#### Exercise details
The required lines are those that contain "parameter"; pull them out of the data and copy them.

(Data items)
[src/rtl/dmac_pkg.sv]
// Shared definitions for the DMAC master: FSM state encoding, register-file
// indices, address increment and the completion status word layout.
package dmac_pkg;

    localparam int unsigned DATA_W  = 32;
    localparam int unsigned ADDR_W  = 32;
    localparam int unsigned IDX_W   = 4;
    localparam int unsigned CNT_W   = 16;
    localparam int unsigned STATE_W = 4;

    // FSM state encoding
    localparam logic [STATE_W-1:0] ST_IDLE    = 4'd0;
    localparam logic [STATE_W-1:0] ST_F_SRC   = 4'd1;
    localparam logic [STATE_W-1:0] ST_F_DST   = 4'd2;
    localparam logic [STATE_W-1:0] ST_F_SIZE  = 4'd3;
    localparam logic [STATE_W-1:0] ST_REQ     = 4'd4;
    localparam logic [STATE_W-1:0] ST_RD      = 4'd5;
    localparam logic [STATE_W-1:0] ST_RD_WAIT = 4'd6;
    localparam logic [STATE_W-1:0] ST_WR      = 4'd7;
    localparam logic [STATE_W-1:0] ST_STATUS  = 4'd8;

    // Register-file indices of the descriptor and status words
    localparam logic [IDX_W-1:0] SRC_IDX_DEF  = 4'd0;
    localparam logic [IDX_W-1:0] DST_IDX_DEF  = 4'd1;
    localparam logic [IDX_W-1:0] SIZE_IDX_DEF = 4'd2;
    localparam logic [IDX_W-1:0] STAT_IDX_DEF = 4'd3;

    localparam logic [ADDR_W-1:0] ADDR_INC_DEF = 32'd4;

    // Status word: done flag in the MSB, words transferred in the low half
    localparam int unsigned STAT_DONE_BIT = 31;

    function automatic logic [DATA_W-1:0] status_word(input logic [CNT_W-1:0] count);
        logic [DATA_W-1:0] w;
        w                = '0;
        w[STAT_DONE_BIT] = 1'b1;
        w[CNT_W-1:0]     = count;
        return w;
    endfunction

endpackage

[src/rtl/dmac_addr_counter.sv]
// Source/destination address and remaining-word counters for the DMAC master.
// Ports:
//   clk, reset_n       - clock, async active-low reset
//   load_src/dst/cnt_i - load the respective register from data_i
//   step_i             - advance both addresses and decrement the count
//   data_i             - load data (register file read data)
//   src/dst_nxt_c_o    - next-cycle address values (combinational)
//   cnt_zero_c_o       - next-cycle count is zero (combinational)
module dmac_addr_counter
    import dmac_pkg::*;
#(
    parameter logic [ADDR_W-1:0] ADDR_INC = ADDR_INC_DEF
) (
    input  logic              clk,
    input  logic              reset_n,
    input  logic              load_src_i,
    input  logic              load_dst_i,
    input  logic              load_cnt_i,
    input  logic              step_i,
    input  logic [DATA_W-1:0] data_i,
    output logic [ADDR_W-1:0] src_nxt_c_o,
    output logic [ADDR_W-1:0] dst_nxt_c_o,
    output logic              cnt_zero_c_o
);

    logic [ADDR_W-1:0] src_q, src_d;
    logic [ADDR_W-1:0] dst_q, dst_d;
    logic [CNT_W-1:0]  cnt_q, cnt_d;

    // Next-value selection; address arithmetic wraps modulo 2^32
    always_comb begin
        src_d = src_q;
        dst_d = dst_q;
        cnt_d = cnt_q;
        if (load_src_i) begin
            src_d = data_i;
        end else if (step_i) begin
            src_d = ADDR_W'(src_q + ADDR_INC);
        end
        if (load_dst_i) begin
            dst_d = data_i;
        end else if (step_i) begin
            dst_d = ADDR_W'(dst_q + ADDR_INC);
        end
        if (load_cnt_i) begin
            cnt_d = data_i[CNT_W-1:0];
        end else if (step_i) begin
            cnt_d = CNT_W'(cnt_q - CNT_W'(1));
        end
    end

    always_ff @(posedge clk or negedge reset_n) begin
        if (!reset_n) begin
            src_q <= '0;
            dst_q <= '0;
            cnt_q <= '0;
        end else begin
            src_q <= src_d;
            dst_q <= dst_d;
            cnt_q <= cnt_d;
        end
    end

    // The FSM decides on the value the count is about to take
    assign src_nxt_c_o  = src_d;
    assign dst_nxt_c_o  = dst_d;
    assign cnt_zero_c_o = (cnt_d == '0);

endmodule

[src/rtl/dmac_master.sv]
// DMA engine: fetches a descriptor (src, dst, word count) from the register
// file, copies the words over a request/grant bus and writes a status word.
// Ports:
//   clk, reset_n        - clock, async active-low reset
//   op_start            - one-cycle start pulse, honoured only when idle
//   rAddr / rData       - register file read port (rData combinational)
//   wAddr / wData / we  - register file write port
//   m_req/m_grant/m_addr/m_wr/m_dout/m_din - single-master bus
//   busy / done         - operation in progress / last operation finished
// All outputs are registered and decoded from the next state.
module dmac_master
    import dmac_pkg::*;
#(
    parameter logic [IDX_W-1:0]  SRC_IDX  = SRC_IDX_DEF,
    parameter logic [IDX_W-1:0]  DST_IDX  = DST_IDX_DEF,
    parameter logic [IDX_W-1:0]  SIZE_IDX = SIZE_IDX_DEF,
    parameter logic [IDX_W-1:0]  STAT_IDX = STAT_IDX_DEF,
    parameter logic [ADDR_W-1:0] ADDR_INC = ADDR_INC_DEF
) (
    input  logic              clk,
    input  logic              reset_n,
    input  logic              op_start,
    output logic [IDX_W-1:0]  rAddr,
    input  logic [DATA_W-1:0] rData,
    output logic [IDX_W-1:0]  wAddr,
    output logic [DATA_W-1:0] wData,
    output logic              we,
    output logic              m_req,
    input  logic              m_grant,
    output logic [ADDR_W-1:0] m_addr,
    output logic              m_wr,
    output logic [DATA_W-1:0] m_dout,
    input  logic [DATA_W-1:0] m_din,
    output logic              busy,
    output logic              done
);

    logic [STATE_W-1:0] state_q, state_d;
    logic [CNT_W-1:0]   count_q, count_d;
    logic [DATA_W-1:0]  data_buf_q, data_buf_d;
    logic               done_q, done_d;

    logic [IDX_W-1:0]   raddr_d, waddr_d;
    logic [DATA_W-1:0]  wdata_d, m_dout_d;
    logic [ADDR_W-1:0]  m_addr_d;
    logic               we_d, m_req_d, m_wr_d, busy_d;

    logic               load_src, load_dst, load_cnt, step;
    logic [ADDR_W-1:0]  src_nxt, dst_nxt;
    logic               cnt_zero;

    dmac_addr_counter #(
        .ADDR_INC (ADDR_INC)
    ) u_addr_counter (
        .clk          (clk),
        .reset_n      (reset_n),
        .load_src_i   (load_src),
        .load_dst_i   (load_dst),
        .load_cnt_i   (load_cnt),
        .step_i       (step),
        .data_i       (rData),
        .src_nxt_c_o  (src_nxt),
        .dst_nxt_c_o  (dst_nxt),
        .cnt_zero_c_o (cnt_zero)
    );

    // Next state, datapath controls and next output values
    always_comb begin
        state_d    = state_q;
        count_d    = count_q;
        data_buf_d = data_buf_q;
        done_d     = done_q;
        load_src   = 1'b0;
        load_dst   = 1'b0;
        load_cnt   = 1'b0;
        step       = 1'b0;

        case (state_q)
            ST_IDLE: begin
                if (op_start) begin
                    state_d = ST_F_SRC;
                    done_d  = 1'b0;
                end
            end
            ST_F_SRC: begin
                load_src = 1'b1;
                state_d  = ST_F_DST;
            end
            ST_F_DST: begin
                load_dst = 1'b1;
                state_d  = ST_F_SIZE;
            end
            ST_F_SIZE: begin
                load_cnt = 1'b1;
                count_d  = '0;
                state_d  = cnt_zero ? ST_STATUS : ST_REQ;
            end
            ST_REQ: begin
                if (m_grant) begin
                    state_d = ST_RD;
                end
            end
            ST_RD: begin
                // Grant lost during the read address: retry this word
                state_d = m_grant ? ST_RD_WAIT : ST_REQ;
            end
            ST_RD_WAIT: begin
                data_buf_d = m_din;
                state_d    = ST_WR;
            end
            ST_WR: begin
                step    = 1'b1;
                count_d = CNT_W'(count_q + CNT_W'(1));
                state_d = cnt_zero ? ST_STATUS : ST_RD;
            end
            ST_STATUS: begin
                done_d  = 1'b1;
                state_d = ST_IDLE;
            end
            default: begin
                state_d = ST_IDLE;
            end
        endcase

        raddr_d = '0;
        case (state_d)
            ST_F_SRC:  raddr_d = SRC_IDX;
            ST_F_DST:  raddr_d = DST_IDX;
            ST_F_SIZE: raddr_d = SIZE_IDX;
            default:   raddr_d = '0;
        endcase

        we_d     = (state_d == ST_STATUS);
        waddr_d  = we_d ? STAT_IDX : '0;
        wdata_d  = we_d ? status_word(count_d) : '0;

        m_req_d  = (state_d == ST_REQ) || (state_d == ST_RD) ||
                   (state_d == ST_RD_WAIT) || (state_d == ST_WR);
        m_wr_d   = (state_d == ST_WR);
        m_addr_d = '0;
        if (state_d == ST_RD) begin
            m_addr_d = src_nxt;
        end else if (state_d == ST_WR) begin
            m_addr_d = dst_nxt;
        end
        m_dout_d = m_wr_d ? data_buf_d : '0;
        busy_d   = (state_d != ST_IDLE);
    end

    always_ff @(posedge clk or negedge reset_n) begin
        if (!reset_n) begin
            state_q    <= ST_IDLE;
            count_q    <= '0;
            data_buf_q <= '0;
            done_q     <= 1'b0;
            rAddr      <= '0;
            wAddr      <= '0;
            wData      <= '0;
            we         <= 1'b0;
            m_req      <= 1'b0;
            m_addr     <= '0;
            m_wr       <= 1'b0;
            m_dout     <= '0;
            busy       <= 1'b0;
        end else begin
            state_q    <= state_d;
            count_q    <= count_d;
            data_buf_q <= data_buf_d;
            done_q     <= done_d;
            rAddr      <= raddr_d;
            wAddr      <= waddr_d;
            wData      <= wdata_d;
            we         <= we_d;
            m_req      <= m_req_d;
            m_addr     <= m_addr_d;
            m_wr       <= m_wr_d;
            m_dout     <= m_dout_d;
            busy       <= busy_d;
        end
    end

    assign done = done_q;

endmodule
[config.mk]
export PLATFORM = sky130hd
export DESIGN_NAME = dmac_master
export DESIGN_NICKNAME = d
export VERILOG_FILES = /design/src/rtl/dmac_pkg.sv /design/src/rtl/dmac_addr_counter.sv /design/src/rtl/dmac_master.sv
export SDC_FILE = /design/constraint.sdc
export NUM_CORES = 1
export LEC_CHECK = 0
export ABC_AREA = 0
export CAP_MARGIN = 20
export CORE_ASPECT_RATIO = 0.6
export CORE_MARGIN = 4
export CORE_UTILIZATION = 50
export CTS_CLUSTER_DIAMETER = 60
export DETAILED_ROUTE_END_ITERATION = 12
export DONT_BUFFER_PORTS = 1
export PLACE_DENSITY = 0.63
export SLEW_MARGIN = 10
export SYNTH_ARGS = -nofsm -noshare
export SYNTH_HDL_FRONTEND = slang
export SYNTH_HIERARCHICAL = 1
export SYNTH_SLANG_ARGS = --single-unit
export TNS_END_PERCENT = 30
[constraint.sdc]
create_clock -name clk -period 11.8 [get_ports clk]
set_input_delay 1.77 -clock clk [delete_from_list [all_inputs] [get_ports clk]]
set_output_delay 1.77 -clock clk [all_outputs]
set_load 0.005 [all_outputs]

#### Exercise output
    parameter logic [ADDR_W-1:0] ADDR_INC = ADDR_INC_DEF
    parameter logic [IDX_W-1:0]  SRC_IDX  = SRC_IDX_DEF,
    parameter logic [IDX_W-1:0]  DST_IDX  = DST_IDX_DEF,
    parameter logic [IDX_W-1:0]  SIZE_IDX = SIZE_IDX_DEF,
    parameter logic [IDX_W-1:0]  STAT_IDX = STAT_IDX_DEF,
    parameter logic [ADDR_W-1:0] ADDR_INC = ADDR_INC_DEF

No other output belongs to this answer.